(ASSIGNED TASK): Where a line of the entries holds the string "lower", copy that line.

(TASK MATERIAL):
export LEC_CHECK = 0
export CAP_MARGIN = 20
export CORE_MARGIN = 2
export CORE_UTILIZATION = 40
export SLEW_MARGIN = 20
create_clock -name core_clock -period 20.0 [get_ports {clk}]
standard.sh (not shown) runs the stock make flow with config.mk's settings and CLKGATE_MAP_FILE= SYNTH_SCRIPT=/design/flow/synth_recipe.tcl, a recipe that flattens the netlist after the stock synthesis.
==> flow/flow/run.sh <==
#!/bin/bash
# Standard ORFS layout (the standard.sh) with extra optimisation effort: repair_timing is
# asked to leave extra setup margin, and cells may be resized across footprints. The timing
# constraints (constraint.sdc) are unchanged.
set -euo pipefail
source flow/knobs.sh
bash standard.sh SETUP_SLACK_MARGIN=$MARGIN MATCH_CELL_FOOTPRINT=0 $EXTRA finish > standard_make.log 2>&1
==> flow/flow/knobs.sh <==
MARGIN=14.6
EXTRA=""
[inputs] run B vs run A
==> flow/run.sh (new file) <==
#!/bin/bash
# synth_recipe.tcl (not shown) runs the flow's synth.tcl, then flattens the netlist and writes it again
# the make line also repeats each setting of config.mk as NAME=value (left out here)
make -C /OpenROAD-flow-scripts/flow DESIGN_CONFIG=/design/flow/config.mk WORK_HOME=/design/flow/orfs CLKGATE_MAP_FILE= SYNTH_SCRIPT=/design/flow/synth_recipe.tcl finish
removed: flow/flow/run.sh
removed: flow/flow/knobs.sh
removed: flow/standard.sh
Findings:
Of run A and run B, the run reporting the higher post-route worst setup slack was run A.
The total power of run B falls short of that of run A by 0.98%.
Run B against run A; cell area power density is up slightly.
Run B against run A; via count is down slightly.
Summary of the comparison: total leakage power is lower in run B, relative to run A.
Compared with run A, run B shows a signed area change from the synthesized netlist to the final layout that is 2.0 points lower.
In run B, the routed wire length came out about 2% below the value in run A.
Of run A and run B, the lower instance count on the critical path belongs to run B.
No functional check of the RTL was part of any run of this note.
Source: an optimization exercise on an open RTL-to-GDS flow (aim: small area and a short achievable clock period). Production flows keep margins and buffers that such runs may drop.
Function was checked by simulation only, so behaviour that the tests miss may differ from the original.
Power figures rest on the tool's default switching activity, not on a simulated workload.

==> 06-14 <==
==> flow/design.v <==
package pam4_pkg;
    typedef logic [1:0] symbol_t;
    typedef logic signed [8-1:0] sample_t;
    typedef logic signed [6-1:0] noise_t;
endpackage
`timescale 1ns/100ps
module chan_comb (
    input  logic s0,
    input  logic s1,
    input  logic p0,
    input  logic p1,
    input  logic n0,
    input  logic n1,
    input  logic n2,
    input  logic n3,
    input  logic n4,
    input  logic n5,
    output logic x0,
    output logic x1,
    output logic x2,
    output logic x3,
    output logic x4,
    output logic x5,
    output logic x6,
    output logic x7
);
    logic new_n19, new_n20, new_n21, new_n22, new_n23, new_n24, new_n25, new_n26, new_n27, new_n28, new_n29, new_n30, new_n31, new_n32, new_n33, new_n35, new_n37, new_n39, new_n40, new_n41, new_n42, new_n43, new_n44, new_n45, new_n46, new_n48, new_n49, new_n50, new_n51, new_n52, new_n53, new_n55, new_n56, new_n57, new_n58, new_n59, new_n60, new_n61, new_n62, new_n63, new_n64, new_n65, new_n67, new_n68, new_n69, new_n70, new_n71, new_n72, new_n73, new_n74, new_n75, new_n76, new_n77, new_n78, new_n79, new_n80, new_n81, new_n82;
    assign new_n19 = ~n2 & ~n3;
    assign new_n20 = s0 & p1;
    assign new_n21 = s1 & ~n5;
    assign new_n22 = p0 & n4;
    assign new_n23 = new_n21 & new_n22;
    assign new_n24 = new_n20 & new_n23;
    assign new_n25 = ~new_n19 & new_n24;
    assign new_n26 = n2 & n3;
    assign new_n27 = ~s0 & ~p1;
    assign new_n28 = ~s1 & n5;
    assign new_n29 = ~p0 & ~n4;
    assign new_n30 = new_n28 & new_n29;
    assign new_n31 = new_n27 & new_n30;
    assign new_n32 = ~new_n26 & new_n31;
    assign new_n33 = n0 & ~new_n32;
    assign x0 = new_n25 | new_n33;
    assign new_n35 = n1 & ~new_n32;
    assign x1 = new_n25 | new_n35;
    assign new_n37 = n2 & ~new_n24;
    assign x2 = ~new_n31 & ~new_n37;
    assign new_n39 = ~p0 & ~new_n26;
    assign new_n40 = ~new_n31 & new_n39;
    assign new_n41 = ~new_n19 & new_n40;
    assign new_n42 = p0 & ~new_n19;
    assign new_n43 = ~new_n40 & ~new_n42;
    assign new_n44 = ~new_n24 & ~new_n43;
    assign new_n45 = ~new_n26 & new_n44;
    assign new_n46 = p0 & ~new_n45;
    assign x3 = new_n41 | new_n46;
    assign new_n48 = ~new_n20 & ~new_n27;
    assign new_n49 = ~n4 & ~new_n48;
    assign new_n50 = n4 & new_n48;
    assign new_n51 = ~new_n49 & ~new_n50;
    assign new_n52 = new_n43 & ~new_n51;
    assign new_n53 = new_n44 & new_n51;
    assign x4 = ~new_n52 & ~new_n53;
    assign new_n55 = ~new_n21 & ~new_n28;
    assign new_n56 = n4 & ~new_n39;
    assign new_n57 = ~new_n42 & ~new_n56;
    assign new_n58 = new_n55 & new_n57;
    assign new_n59 = ~new_n55 & ~new_n57;
    assign new_n60 = ~new_n58 & ~new_n59;
    assign new_n61 = new_n20 & x4;
    assign new_n62 = new_n27 & ~x4;
    assign new_n63 = ~new_n61 & ~new_n62;
    assign new_n64 = new_n60 & ~new_n63;
    assign new_n65 = ~new_n60 & new_n63;
    assign x5 = ~new_n64 & ~new_n65;
    assign new_n67 = ~s1 & ~new_n20;
    assign new_n68 = s1 & ~new_n27;
    assign new_n69 = ~new_n67 & ~new_n68;
    assign new_n70 = ~n5 & ~new_n39;
    assign new_n71 = n5 & ~new_n42;
    assign new_n72 = n4 & ~new_n71;
    assign new_n73 = ~new_n70 & ~new_n72;
    assign new_n74 = ~new_n69 & ~new_n73;
    assign new_n75 = s1 & ~new_n20;
    assign new_n76 = ~new_n27 & ~new_n75;
    assign new_n77 = new_n73 & new_n76;
    assign new_n78 = ~new_n74 & ~new_n77;
    assign new_n79 = ~x5 & ~new_n78;
    assign new_n80 = new_n69 & new_n73;
    assign new_n81 = new_n74 & new_n76;
    assign new_n82 = ~new_n80 & ~new_n81;
    assign x6 = new_n79 | ~new_n82;
    assign x7 = new_n67 | new_n80;
endmodule
module isi_channel (
    input  logic                clk,
    input  logic                rstn,
    input  logic                symbol_valid,
    input  pam4_pkg::symbol_t   symbol,
    input  pam4_pkg::noise_t    noise,
    output logic                sample_valid,
    output pam4_pkg::sample_t   sample_level
);
    pam4_pkg::symbol_t prev_symbol;
    pam4_pkg::sample_t level_sat;
    chan_comb i_chan_comb (
        .s0 (symbol[0]), .s1 (symbol[1]), .p0 (prev_symbol[0]), .p1 (prev_symbol[1]),
        .n0 (noise[0]), .n1 (noise[1]), .n2 (noise[2]), .n3 (noise[3]), .n4 (noise[4]), .n5 (noise[5]),
        .x0 (level_sat[0]), .x1 (level_sat[1]), .x2 (level_sat[2]), .x3 (level_sat[3]),
        .x4 (level_sat[4]), .x5 (level_sat[5]), .x6 (level_sat[6]), .x7 (level_sat[7])
    );
    always_ff @(posedge clk) begin
        sample_valid <= rstn & symbol_valid;
        if (!rstn) begin
            prev_symbol <= 2'd1;
        end else if (symbol_valid) begin
            prev_symbol <= symbol;
        end
    end
    always_ff @(posedge clk) begin
        if (symbol_valid) begin
            sample_level <= level_sat;
        end
    end
endmodule
`timescale 1ns/100ps
module dfe_comb (
    input  logic x0,
    input  logic x1,
    input  logic x2,
    input  logic x3,
    input  logic x4,
    input  logic x5,
    input  logic x6,
    input  logic x7,
    input  logic d0,
    input  logic d1,
    output logic y0,
    output logic y1
);
    logic new_n13, new_n14, new_n15, new_n16, new_n17, new_n18, new_n19, new_n20, new_n21, new_n22, new_n23, new_n24, new_n25, new_n26, new_n27, new_n28, new_n29, new_n30, new_n31, new_n32, new_n33, new_n34, new_n35, new_n36, new_n37, new_n38, new_n39, new_n40, new_n41, new_n42, new_n43, new_n44, new_n45, new_n47;
    assign new_n13 = ~x0 & ~x1;
    assign new_n14 = x2 & ~new_n13;
    assign new_n15 = ~x3 & d0;
    assign new_n16 = ~new_n14 & new_n15;
    assign new_n17 = ~x4 & new_n16;
    assign new_n18 = x5 & ~new_n17;
    assign new_n19 = x3 & new_n14;
    assign new_n20 = ~x4 & ~new_n19;
    assign new_n21 = ~d0 & ~new_n20;
    assign new_n22 = ~x6 & ~new_n21;
    assign new_n23 = ~new_n18 & new_n22;
    assign new_n24 = d1 & new_n23;
    assign new_n25 = ~d1 & ~new_n23;
    assign new_n26 = x4 & ~d0;
    assign new_n27 = new_n19 & new_n26;
    assign new_n28 = ~x6 & ~new_n27;
    assign new_n29 = x5 & ~new_n28;
    assign new_n30 = ~x4 & d0;
    assign new_n31 = x6 & ~new_n30;
    assign new_n32 = ~new_n16 & new_n31;
    assign new_n33 = ~new_n29 & ~new_n32;
    assign new_n34 = ~new_n25 & new_n33;
    assign new_n35 = ~new_n24 & new_n34;
    assign new_n36 = ~x7 & ~new_n35;
    assign new_n37 = x6 & ~new_n17;
    assign new_n38 = x5 & ~new_n22;
    assign new_n39 = ~new_n37 & ~new_n38;
    assign new_n40 = ~x5 & ~new_n27;
    assign new_n41 = new_n32 & ~new_n40;
    assign new_n42 = d1 & ~new_n41;
    assign new_n43 = ~d1 & new_n41;
    assign new_n44 = ~new_n42 & ~new_n43;
    assign new_n45 = ~new_n39 & new_n44;
    assign y0 = new_n36 | new_n45;
    assign new_n47 = x7 & ~new_n43;
    assign y1 = ~new_n24 & ~new_n47;
endmodule
module dfe_detector (
    input  logic                clk,
    input  logic                rstn,
    input  logic                sample_valid,
    input  pam4_pkg::sample_t   sample_level,
    output logic                decision_valid,
    output pam4_pkg::symbol_t   decision_symbol
);
    logic [1:0] dec;
    dfe_comb i_dfe_comb (
        .x0 (sample_level[0]), .x1 (sample_level[1]), .x2 (sample_level[2]), .x3 (sample_level[3]),
        .x4 (sample_level[4]), .x5 (sample_level[5]), .x6 (sample_level[6]), .x7 (sample_level[7]),
        .d0 (decision_symbol[0]), .d1 (decision_symbol[1]),
        .y0 (dec[0]), .y1 (dec[1])
    );
    always_ff @(posedge clk) begin
        decision_valid <= rstn & sample_valid;
        if (!rstn) begin
            decision_symbol <= 2'd1;
        end else if (sample_valid) begin
            decision_symbol <= dec;
        end
    end
endmodule
`timescale 1ns/100ps
module pam4_link (
    input  logic        clk,
    input  logic        rstn,
    input  logic        symbol_valid,
    input  logic [1:0]  symbol,
    input  logic [5:0]  noise,
    output logic        sample_valid,
    output logic [7:0]  sample_level,
    output logic        decision_valid,
    output logic [1:0]  decision_symbol
);
    isi_channel i_isi_channel (
        .clk          (clk),
        .rstn         (rstn),
        .symbol_valid (symbol_valid),
        .symbol       (symbol),
        .noise        (noise),
        .sample_valid (sample_valid),
        .sample_level (sample_level)
    );
    dfe_detector i_dfe_detector (
        .clk             (clk),
        .rstn            (rstn),
        .sample_valid    (sample_valid),
        .sample_level    (sample_level),
        .decision_valid  (decision_valid),
        .decision_symbol (decision_symbol)
    );
endmodule
==> flow/flow/run.sh <==
#!/bin/bash
# Own layout flow: the standard flow (standard.sh) with three changes.
#  1. The technology-mapping abc call of the standard synthesis script uses flow/map.abc,
#     an area-oriented mapping script, instead of ORFS's abc script. Everything else in
#     synthesis (registers, their names and cells, flattening, renaming) is the standard flow's own.
#  2. No half/full adder cell extraction: abc maps all combinational logic.
#  3. Port buffers are plain buf_1 cells rather than the delay cells buffer_ports picks.
# The make output goes to make_finish.log; ORFS keeps each tool's log under orfs/logs.
set -euo pipefail
WORK=$(pwd)
FLOWDIR=$(cd "$(dirname "${BASH_SOURCE[0]}")" && pwd)
export OWN_ABC_SCRIPT=$FLOWDIR/map.abc
{
  echo 'proc abc {args} {'
  echo '  set i [lsearch -exact $args -script]'
  echo '  if {$i >= 0} { lset args [expr {$i + 1}] $::env(OWN_ABC_SCRIPT) }'
  echo '  yosys abc {*}$args'
  echo '}'
  cat "$WORK/synth_recipe.tcl"
} > "$WORK/own_synth.tcl"
export CTS_ARGS="-sink_clustering_enable -repair_clock_nets -dont_use_dummy_load"
export BUFFER_PORTS_ARGS="-inputs -outputs -buffer_cell sky130_fd_sc_hd__buf_1"
bash standard.sh SYNTH_SCRIPT="$WORK/own_synth.tcl" ADDER_MAP_FILE= SETUP_SLACK_MARGIN=9.15 finish > make_finish.log 2>&1
==> flow/flow/map.abc <==
strash
dch
map -D 900
topo
==> flow/standard.sh <==
#!/bin/bash
# synth_recipe.tcl (not shown) runs the flow's synth.tcl, then flattens the netlist and writes it again
# the make line also repeats each setting of config.mk as NAME=value (left out here)
make -C /OpenROAD-flow-scripts/flow DESIGN_CONFIG=/design/flow/config.mk WORK_HOME=/design/flow/orfs CLKGATE_MAP_FILE= SYNTH_SCRIPT=/design/flow/synth_recipe.tcl "${@:-finish}"
==> flow/config.mk <==
export PLATFORM = sky130hd
export DESIGN_NAME = pam4_link
export DESIGN_NICKNAME = pam4_link
export VERILOG_FILES = /design/flow/design.v
export SDC_FILE = /design/flow/constraint.sdc
export NUM_CORES = 4
export LEC_CHECK = 0
export CAP_MARGIN = 20
export CORE_AREA = 2.5 2.5 62.5 62.5
export DIE_AREA = 0 0 65 65
export SLEW_MARGIN = 20
==> flow/constraint.sdc <==
create_clock -name core_clock -period 13.0 [get_ports {clk}]
set_input_delay 2.6000 -clock core_clock [delete_from_list [all_inputs] [get_ports {clk}]]
set_output_delay 2.6000 -clock core_clock [all_outputs]
set_load 0.01 [all_outputs]
==> inputs of 01-16, as changes to 06-14 <==
--- a/flow/flow/run.sh
+++ b/flow/flow/run.sh
@@ -18,6 +18,5 @@
   echo '}'
   cat "$WORK/synth_recipe.tcl"
 } > "$WORK/own_synth.tcl"
-export CTS_ARGS="-sink_clustering_enable -repair_clock_nets -dont_use_dummy_load"
 export BUFFER_PORTS_ARGS="-inputs -outputs -buffer_cell sky130_fd_sc_hd__buf_1"
-bash standard.sh SYNTH_SCRIPT="$WORK/own_synth.tcl" ADDER_MAP_FILE= SETUP_SLACK_MARGIN=9.15 finish > make_finish.log 2>&1
+bash standard.sh SYNTH_SCRIPT="$WORK/own_synth.tcl" ADDER_MAP_FILE= SETUP_SLACK_MARGIN=9.6 finish > make_finish.log 2>&1
==> flow/flow/map.abc (replaced) <==
strash
dch
amap
topo
CORE_AREA = not set   (was 2.5 2.5 62.5 62.5)
CORE_MARGIN = 2   (was not set)
CORE_UTILIZATION = 40   (was not set)
DIE_AREA = not set   (was 0 0 65 65)
==> inputs of 05-03, as changes to 06-14 <==
--- a/flow/flow/run.sh
+++ b/flow/flow/run.sh
@@ -18,6 +18,5 @@
   echo '}'
   cat "$WORK/synth_recipe.tcl"
 } > "$WORK/own_synth.tcl"
-export CTS_ARGS="-sink_clustering_enable -repair_clock_nets -dont_use_dummy_load"
 export BUFFER_PORTS_ARGS="-inputs -outputs -buffer_cell sky130_fd_sc_hd__buf_1"
-bash standard.sh SYNTH_SCRIPT="$WORK/own_synth.tcl" ADDER_MAP_FILE= SETUP_SLACK_MARGIN=9.15 finish > make_finish.log 2>&1
+bash standard.sh SYNTH_SCRIPT="$WORK/own_synth.tcl" ADDER_MAP_FILE= finish > make_finish.log 2>&1
==> flow/flow/map.abc (replaced) <==
strash
dch
map -a
topo
CORE_AREA = not set   (was 2.5 2.5 62.5 62.5)
CORE_MARGIN = 2   (was not set)
CORE_UTILIZATION = 40   (was not set)
DIE_AREA = not set   (was 0 0 65 65)
==> qor summary <==
metric	01-16	05-03	06-14
Outcome	complete, no violations	complete, no violations	complete, no violations
Sequential power share	41.2%	51.7%	51.9%
# rows	16	17	21
Vias in the first global route	797	700	709
Post-synthesis instance area	856 sq um	893 sq um	903 sq um
Arrival time at the worst endpoint	4090 ps	4450 ps	3730 ps
Vias per Instance	5.18	4.82	4.52
Seq. cell area	364 sq um	360 sq um	360 sq um
Nets@finish	159	149	153
NonClk Buf Share	23.8%	8.58%	10.3%
Post_cts resized	28	0	1
Sw power	0.0396 mW	0.0330 mW	0.0326 mW
Gate power share	35.6%	25.4%	26.3%
Drt initial violations	14	6	30
Tap cell count	27	28	46
Static Leakage	0.528 nW	0.334 nW	0.372 nW
Leading cell type in the layout, fill and taps excluded	sky130_fd_sc_hd__buf_4	sky130_fd_sc_hd__clkinv_1	sky130_fd_sc_hd__buf_1
Global routing usage on met2	31.8%	23.6%	14.3%
Routed wire length on met2	1270 microns	798 microns	843 microns
Worst-case reg-to-reg path depth	13	11	8

-- separate check: timing with driven ports --
In the flow no input, the clock included, has a driving cell. The finished layouts below were timed again as built, in two steps. Step 1 assumes that a clkbuf_16 drives the clock port and a buf_2 every other input. Step 2 times the ports against the registers' clock, not the clock port: input delays grow and output delays shrink by t, the midpoint of the rising clock arrivals with the driver on. a / b / c = ideal / step 1 / step 2; a / b = the first two.
| run | t, ns | slack for setup (ns) | hold WS [ns] | worst setup path at the end | clock arrival spread, ns |
|---|---|---|---|---|---|
| 06-14 | 0.289 | 9.308 / 9.302 / 9.013 | 0.483 / 0.483 / 0.483 | input to register | 0.015 / 0.016 |
| 01-16 | 0.290 | 8.928 / 8.905 / 8.614 | 0.494 / 0.494 / 0.494 | input to register | 0.006 / 0.005 |
| 05-03 | 0.284 | 8.567 / 8.566 / 8.281 | 0.495 / 0.495 / 0.495 | input to register | 0.003 / 0.003 |
After both steps every run listed still meets setup and hold. The setup slack of 01-16, which loses most, moves by -0.023 ns with the drivers and by -0.314 ns with both steps.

(ANSWER):
Summary of the comparison: total leakage power is lower in run B, relative to run A.
Compared with run A, run B shows a signed area change from the synthesized netlist to the final layout that is 2.0 points lower.
Of run A and run B, the lower instance count on the critical path belongs to run B.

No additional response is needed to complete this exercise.